Of the lines listed below, return exactly those that run from the line containing "- MAX_ROUTING_LAYER: default -> met4" through the line containing "flops, push_data: 24", both included.
**** Material to process ****
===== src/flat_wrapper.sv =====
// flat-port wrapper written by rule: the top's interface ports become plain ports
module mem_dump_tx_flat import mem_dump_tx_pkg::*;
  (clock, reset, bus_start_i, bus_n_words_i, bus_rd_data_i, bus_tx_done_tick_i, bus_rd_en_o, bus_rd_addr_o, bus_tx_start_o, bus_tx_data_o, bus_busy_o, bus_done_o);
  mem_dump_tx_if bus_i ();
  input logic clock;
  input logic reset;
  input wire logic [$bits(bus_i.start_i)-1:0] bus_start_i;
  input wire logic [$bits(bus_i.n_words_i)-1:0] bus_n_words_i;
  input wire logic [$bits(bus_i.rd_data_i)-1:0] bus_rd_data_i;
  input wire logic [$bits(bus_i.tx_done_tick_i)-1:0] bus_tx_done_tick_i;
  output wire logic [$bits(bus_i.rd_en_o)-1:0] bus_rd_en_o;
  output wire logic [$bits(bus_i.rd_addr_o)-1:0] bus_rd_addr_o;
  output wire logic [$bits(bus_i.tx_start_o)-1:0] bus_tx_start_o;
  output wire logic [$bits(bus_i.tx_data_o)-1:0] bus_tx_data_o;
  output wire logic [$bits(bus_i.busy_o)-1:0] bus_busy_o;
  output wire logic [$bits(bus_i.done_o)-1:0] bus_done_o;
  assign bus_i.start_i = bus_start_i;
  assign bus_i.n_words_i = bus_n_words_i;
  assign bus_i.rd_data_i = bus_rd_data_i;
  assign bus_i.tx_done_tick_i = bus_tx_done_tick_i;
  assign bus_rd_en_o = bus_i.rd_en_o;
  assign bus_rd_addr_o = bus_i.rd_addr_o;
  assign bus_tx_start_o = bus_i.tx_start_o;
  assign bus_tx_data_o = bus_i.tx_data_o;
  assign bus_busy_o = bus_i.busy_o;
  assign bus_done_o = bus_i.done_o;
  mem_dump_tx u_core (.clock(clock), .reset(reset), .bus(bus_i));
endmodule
****
**** Material to process ****
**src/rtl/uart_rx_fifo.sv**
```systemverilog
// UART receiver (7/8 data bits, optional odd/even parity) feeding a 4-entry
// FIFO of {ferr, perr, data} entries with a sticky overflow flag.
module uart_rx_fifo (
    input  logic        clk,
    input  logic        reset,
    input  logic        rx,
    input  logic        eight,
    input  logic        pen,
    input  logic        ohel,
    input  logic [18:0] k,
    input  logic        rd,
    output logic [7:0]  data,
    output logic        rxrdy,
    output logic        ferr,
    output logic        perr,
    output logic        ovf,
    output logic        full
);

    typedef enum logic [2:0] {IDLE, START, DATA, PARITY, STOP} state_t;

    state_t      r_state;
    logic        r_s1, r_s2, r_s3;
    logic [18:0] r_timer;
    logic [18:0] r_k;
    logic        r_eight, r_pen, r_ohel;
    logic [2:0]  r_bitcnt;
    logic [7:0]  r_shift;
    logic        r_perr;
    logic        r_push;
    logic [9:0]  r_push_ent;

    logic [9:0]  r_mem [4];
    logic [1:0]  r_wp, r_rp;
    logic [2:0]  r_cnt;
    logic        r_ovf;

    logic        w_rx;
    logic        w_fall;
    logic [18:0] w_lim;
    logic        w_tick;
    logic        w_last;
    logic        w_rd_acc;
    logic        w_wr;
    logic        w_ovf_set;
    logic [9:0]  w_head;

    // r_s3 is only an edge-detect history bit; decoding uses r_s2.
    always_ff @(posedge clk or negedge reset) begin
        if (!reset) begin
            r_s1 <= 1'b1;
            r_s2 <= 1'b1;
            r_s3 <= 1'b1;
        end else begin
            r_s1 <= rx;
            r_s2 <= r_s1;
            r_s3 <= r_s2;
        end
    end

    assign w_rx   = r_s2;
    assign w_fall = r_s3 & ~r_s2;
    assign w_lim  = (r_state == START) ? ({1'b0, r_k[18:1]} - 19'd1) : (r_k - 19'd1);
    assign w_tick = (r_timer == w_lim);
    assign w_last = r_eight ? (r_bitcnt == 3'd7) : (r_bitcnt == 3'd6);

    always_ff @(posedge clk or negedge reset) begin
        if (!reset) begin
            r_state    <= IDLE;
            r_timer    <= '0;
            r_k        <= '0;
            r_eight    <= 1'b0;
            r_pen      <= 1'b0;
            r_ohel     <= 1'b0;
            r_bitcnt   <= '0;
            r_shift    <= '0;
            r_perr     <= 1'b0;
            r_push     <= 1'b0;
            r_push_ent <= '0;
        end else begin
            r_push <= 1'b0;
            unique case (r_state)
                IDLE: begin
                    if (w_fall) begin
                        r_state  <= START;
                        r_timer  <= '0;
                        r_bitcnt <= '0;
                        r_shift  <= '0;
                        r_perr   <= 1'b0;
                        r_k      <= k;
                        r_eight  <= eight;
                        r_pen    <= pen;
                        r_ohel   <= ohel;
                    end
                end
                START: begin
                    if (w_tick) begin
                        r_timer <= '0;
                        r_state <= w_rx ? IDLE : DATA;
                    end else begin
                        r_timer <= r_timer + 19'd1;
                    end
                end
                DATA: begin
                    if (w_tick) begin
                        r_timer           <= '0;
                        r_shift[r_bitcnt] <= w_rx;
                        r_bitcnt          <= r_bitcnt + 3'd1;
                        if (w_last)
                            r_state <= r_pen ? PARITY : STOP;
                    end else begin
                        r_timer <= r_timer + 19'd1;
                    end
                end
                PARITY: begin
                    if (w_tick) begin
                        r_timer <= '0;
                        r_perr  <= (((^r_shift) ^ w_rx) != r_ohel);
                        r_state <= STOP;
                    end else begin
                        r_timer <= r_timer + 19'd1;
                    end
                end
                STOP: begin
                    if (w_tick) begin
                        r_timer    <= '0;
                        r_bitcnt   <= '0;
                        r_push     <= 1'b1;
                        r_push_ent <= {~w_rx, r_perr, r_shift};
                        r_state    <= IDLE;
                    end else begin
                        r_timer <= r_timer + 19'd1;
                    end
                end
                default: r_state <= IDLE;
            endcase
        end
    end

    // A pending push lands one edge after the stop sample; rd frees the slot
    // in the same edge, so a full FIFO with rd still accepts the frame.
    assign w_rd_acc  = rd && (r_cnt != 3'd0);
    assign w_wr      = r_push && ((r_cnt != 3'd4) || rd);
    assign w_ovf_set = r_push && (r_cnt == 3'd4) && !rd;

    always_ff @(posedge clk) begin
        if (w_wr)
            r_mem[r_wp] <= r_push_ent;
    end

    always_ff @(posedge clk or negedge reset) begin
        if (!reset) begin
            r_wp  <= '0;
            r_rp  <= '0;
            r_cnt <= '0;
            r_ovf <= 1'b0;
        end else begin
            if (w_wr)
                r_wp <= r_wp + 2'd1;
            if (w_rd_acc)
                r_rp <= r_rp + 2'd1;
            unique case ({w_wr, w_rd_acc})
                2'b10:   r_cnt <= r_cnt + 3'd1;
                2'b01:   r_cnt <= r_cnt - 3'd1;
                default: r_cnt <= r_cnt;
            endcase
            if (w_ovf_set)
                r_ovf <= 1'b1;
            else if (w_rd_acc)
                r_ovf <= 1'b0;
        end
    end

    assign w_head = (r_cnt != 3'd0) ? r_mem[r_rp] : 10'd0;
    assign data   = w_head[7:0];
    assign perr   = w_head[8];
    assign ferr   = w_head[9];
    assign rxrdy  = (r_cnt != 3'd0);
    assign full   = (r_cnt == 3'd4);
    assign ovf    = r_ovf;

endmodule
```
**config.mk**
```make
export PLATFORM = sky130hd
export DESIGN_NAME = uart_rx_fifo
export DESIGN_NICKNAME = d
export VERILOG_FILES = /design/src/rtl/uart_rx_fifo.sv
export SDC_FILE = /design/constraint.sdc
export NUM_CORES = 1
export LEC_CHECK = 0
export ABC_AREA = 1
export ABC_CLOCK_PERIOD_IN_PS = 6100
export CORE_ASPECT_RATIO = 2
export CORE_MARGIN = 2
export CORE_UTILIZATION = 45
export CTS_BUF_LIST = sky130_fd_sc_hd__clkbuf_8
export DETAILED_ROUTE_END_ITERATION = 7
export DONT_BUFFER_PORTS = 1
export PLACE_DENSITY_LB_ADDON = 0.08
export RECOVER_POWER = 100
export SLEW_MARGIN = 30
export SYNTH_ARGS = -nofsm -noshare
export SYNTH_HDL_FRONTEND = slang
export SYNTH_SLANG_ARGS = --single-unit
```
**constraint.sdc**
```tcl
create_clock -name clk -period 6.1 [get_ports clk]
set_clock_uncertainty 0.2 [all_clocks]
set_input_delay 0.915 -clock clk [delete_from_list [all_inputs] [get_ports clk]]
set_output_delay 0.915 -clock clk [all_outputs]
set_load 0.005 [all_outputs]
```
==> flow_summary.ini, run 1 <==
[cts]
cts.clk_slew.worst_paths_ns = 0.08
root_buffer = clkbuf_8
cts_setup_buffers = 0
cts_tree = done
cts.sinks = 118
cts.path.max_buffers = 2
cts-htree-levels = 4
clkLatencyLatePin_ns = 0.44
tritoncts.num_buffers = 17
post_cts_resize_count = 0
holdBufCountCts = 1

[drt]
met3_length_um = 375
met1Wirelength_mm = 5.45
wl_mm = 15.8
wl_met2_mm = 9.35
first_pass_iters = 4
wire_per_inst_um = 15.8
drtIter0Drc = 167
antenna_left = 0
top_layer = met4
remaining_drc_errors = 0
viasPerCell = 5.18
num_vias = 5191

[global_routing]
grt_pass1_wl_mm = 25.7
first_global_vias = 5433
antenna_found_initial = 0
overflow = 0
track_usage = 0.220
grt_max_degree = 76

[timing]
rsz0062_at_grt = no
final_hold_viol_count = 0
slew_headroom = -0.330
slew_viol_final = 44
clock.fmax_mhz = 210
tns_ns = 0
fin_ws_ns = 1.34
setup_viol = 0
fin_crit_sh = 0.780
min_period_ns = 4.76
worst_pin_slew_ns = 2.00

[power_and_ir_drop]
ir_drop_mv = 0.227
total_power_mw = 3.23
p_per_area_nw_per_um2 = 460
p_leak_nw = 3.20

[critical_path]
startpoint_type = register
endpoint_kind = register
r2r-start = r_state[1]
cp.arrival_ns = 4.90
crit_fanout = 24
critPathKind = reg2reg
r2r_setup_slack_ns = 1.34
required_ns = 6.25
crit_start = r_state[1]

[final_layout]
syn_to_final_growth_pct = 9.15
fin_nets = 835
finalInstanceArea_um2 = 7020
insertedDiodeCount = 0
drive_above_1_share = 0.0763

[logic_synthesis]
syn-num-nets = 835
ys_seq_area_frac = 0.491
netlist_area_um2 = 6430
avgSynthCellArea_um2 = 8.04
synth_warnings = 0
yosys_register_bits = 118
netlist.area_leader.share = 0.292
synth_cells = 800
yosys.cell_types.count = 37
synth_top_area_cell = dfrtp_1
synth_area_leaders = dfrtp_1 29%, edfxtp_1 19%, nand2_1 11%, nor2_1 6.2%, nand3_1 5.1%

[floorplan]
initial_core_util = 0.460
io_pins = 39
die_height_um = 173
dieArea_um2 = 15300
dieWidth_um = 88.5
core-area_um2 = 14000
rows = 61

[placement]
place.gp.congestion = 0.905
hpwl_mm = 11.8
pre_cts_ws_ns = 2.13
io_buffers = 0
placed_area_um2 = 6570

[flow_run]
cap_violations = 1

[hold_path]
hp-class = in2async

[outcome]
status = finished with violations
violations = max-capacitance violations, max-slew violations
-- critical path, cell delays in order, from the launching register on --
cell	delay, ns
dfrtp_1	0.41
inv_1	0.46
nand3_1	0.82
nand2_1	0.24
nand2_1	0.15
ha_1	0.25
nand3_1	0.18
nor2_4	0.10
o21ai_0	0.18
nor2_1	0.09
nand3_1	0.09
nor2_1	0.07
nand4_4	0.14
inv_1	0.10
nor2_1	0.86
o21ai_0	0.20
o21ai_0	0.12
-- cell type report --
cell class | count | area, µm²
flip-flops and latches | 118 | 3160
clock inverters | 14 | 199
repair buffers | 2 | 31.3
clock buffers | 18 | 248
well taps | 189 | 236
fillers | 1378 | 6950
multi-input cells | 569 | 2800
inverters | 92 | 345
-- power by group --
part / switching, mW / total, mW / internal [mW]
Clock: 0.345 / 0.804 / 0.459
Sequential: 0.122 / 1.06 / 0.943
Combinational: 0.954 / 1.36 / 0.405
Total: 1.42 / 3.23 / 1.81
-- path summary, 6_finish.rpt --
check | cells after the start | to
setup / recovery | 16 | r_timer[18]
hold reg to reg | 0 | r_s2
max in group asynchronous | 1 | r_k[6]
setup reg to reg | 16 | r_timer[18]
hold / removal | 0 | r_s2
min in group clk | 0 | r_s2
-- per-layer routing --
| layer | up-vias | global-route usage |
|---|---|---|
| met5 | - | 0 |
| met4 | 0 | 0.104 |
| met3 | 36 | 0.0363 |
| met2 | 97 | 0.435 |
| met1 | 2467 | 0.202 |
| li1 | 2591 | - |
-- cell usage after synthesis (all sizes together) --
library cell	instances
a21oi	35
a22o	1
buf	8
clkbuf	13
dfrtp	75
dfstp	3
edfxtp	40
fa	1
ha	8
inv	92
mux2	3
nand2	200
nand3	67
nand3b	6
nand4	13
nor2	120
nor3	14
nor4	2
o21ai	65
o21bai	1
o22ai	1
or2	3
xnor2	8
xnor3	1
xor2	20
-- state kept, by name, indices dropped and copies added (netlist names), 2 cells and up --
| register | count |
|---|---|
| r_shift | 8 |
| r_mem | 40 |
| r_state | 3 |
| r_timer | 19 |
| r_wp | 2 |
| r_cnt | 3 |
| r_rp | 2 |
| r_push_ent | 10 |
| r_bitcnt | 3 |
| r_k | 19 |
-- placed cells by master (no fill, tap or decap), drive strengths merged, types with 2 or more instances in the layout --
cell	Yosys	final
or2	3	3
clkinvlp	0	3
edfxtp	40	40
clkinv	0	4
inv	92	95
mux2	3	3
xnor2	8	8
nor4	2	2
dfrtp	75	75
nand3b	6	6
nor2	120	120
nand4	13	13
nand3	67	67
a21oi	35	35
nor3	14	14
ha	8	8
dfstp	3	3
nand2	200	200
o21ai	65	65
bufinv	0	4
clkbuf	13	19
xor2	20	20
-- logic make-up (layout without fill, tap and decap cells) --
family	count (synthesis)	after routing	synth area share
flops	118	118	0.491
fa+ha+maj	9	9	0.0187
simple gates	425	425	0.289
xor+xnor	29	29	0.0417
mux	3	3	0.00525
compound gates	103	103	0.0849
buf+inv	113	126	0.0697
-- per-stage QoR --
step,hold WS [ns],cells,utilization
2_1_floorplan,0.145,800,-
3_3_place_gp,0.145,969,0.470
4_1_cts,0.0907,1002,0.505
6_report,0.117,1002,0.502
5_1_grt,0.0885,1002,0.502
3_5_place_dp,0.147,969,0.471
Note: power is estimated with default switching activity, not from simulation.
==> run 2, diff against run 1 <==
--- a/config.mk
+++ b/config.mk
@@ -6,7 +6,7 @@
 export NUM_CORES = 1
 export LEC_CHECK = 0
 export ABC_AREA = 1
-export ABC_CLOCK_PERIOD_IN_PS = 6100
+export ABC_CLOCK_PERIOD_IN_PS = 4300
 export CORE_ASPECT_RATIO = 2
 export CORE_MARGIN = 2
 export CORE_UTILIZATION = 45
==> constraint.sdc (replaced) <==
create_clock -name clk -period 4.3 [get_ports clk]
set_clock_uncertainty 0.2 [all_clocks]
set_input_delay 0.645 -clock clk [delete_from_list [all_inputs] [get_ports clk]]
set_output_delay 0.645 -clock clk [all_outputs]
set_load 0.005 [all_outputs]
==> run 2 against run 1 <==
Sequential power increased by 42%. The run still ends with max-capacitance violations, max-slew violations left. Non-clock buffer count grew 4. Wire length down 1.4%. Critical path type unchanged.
****
**** Material to process ****
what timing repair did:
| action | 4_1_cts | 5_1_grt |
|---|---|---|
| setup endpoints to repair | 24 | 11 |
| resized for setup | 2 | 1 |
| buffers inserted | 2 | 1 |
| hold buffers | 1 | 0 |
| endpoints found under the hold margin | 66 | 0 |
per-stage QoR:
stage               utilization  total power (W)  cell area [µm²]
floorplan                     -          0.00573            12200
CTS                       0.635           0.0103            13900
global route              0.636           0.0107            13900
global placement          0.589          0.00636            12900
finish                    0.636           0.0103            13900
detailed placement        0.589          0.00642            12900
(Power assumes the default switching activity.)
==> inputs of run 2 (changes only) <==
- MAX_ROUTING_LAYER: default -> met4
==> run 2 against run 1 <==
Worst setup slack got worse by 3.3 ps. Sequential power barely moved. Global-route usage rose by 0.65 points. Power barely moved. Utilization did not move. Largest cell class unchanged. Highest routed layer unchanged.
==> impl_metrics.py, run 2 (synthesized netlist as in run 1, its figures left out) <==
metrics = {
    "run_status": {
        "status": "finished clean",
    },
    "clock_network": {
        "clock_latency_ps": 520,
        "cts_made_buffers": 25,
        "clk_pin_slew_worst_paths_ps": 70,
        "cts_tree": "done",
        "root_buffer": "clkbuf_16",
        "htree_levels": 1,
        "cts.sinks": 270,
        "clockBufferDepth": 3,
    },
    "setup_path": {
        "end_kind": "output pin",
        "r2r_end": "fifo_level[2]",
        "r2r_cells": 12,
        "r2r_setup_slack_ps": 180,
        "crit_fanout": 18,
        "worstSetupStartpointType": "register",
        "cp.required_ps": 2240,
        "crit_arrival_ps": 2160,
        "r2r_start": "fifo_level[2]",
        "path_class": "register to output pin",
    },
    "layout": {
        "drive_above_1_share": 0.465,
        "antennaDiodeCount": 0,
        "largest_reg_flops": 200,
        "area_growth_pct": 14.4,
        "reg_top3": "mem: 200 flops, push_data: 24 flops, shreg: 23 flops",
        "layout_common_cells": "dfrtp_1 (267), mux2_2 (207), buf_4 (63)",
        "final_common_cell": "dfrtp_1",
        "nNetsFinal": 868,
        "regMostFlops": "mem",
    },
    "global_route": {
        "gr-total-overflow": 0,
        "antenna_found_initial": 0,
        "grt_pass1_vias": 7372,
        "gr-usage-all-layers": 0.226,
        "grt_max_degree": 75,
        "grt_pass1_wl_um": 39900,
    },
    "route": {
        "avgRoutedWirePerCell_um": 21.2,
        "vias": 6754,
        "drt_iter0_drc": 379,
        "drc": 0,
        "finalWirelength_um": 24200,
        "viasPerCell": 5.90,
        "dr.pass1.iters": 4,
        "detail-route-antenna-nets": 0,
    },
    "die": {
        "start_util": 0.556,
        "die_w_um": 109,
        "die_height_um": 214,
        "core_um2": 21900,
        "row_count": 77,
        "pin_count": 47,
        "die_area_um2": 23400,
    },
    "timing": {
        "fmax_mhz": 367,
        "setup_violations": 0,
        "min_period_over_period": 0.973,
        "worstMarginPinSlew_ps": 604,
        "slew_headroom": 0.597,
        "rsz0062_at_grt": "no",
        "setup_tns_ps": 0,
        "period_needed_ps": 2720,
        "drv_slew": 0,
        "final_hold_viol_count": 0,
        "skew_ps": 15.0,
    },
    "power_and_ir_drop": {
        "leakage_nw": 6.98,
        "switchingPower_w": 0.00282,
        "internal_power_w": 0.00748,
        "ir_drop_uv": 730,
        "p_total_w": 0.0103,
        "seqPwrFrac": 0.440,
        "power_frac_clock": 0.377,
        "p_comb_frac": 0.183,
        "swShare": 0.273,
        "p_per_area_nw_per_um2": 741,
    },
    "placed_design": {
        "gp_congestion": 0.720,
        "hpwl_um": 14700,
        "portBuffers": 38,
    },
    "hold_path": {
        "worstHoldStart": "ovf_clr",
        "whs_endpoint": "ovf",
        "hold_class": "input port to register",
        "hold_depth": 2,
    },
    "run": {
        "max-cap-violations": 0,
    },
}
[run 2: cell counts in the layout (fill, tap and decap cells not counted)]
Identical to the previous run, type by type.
****
* **Response to this exercise**
- MAX_ROUTING_LAYER: default -> met4
==> run 2 against run 1 <==
Worst setup slack got worse by 3.3 ps. Sequential power barely moved. Global-route usage rose by 0.65 points. Power barely moved. Utilization did not move. Largest cell class unchanged. Highest routed layer unchanged.
==> impl_metrics.py, run 2 (synthesized netlist as in run 1, its figures left out) <==
metrics = {
    "run_status": {
        "status": "finished clean",
    },
    "clock_network": {
        "clock_latency_ps": 520,
        "cts_made_buffers": 25,
        "clk_pin_slew_worst_paths_ps": 70,
        "cts_tree": "done",
        "root_buffer": "clkbuf_16",
        "htree_levels": 1,
        "cts.sinks": 270,
        "clockBufferDepth": 3,
    },
    "setup_path": {
        "end_kind": "output pin",
        "r2r_end": "fifo_level[2]",
        "r2r_cells": 12,
        "r2r_setup_slack_ps": 180,
        "crit_fanout": 18,
        "worstSetupStartpointType": "register",
        "cp.required_ps": 2240,
        "crit_arrival_ps": 2160,
        "r2r_start": "fifo_level[2]",
        "path_class": "register to output pin",
    },
    "layout": {
        "drive_above_1_share": 0.465,
        "antennaDiodeCount": 0,
        "largest_reg_flops": 200,
        "area_growth_pct": 14.4,
        "reg_top3": "mem: 200 flops, push_data: 24 flops, shreg: 23 flops",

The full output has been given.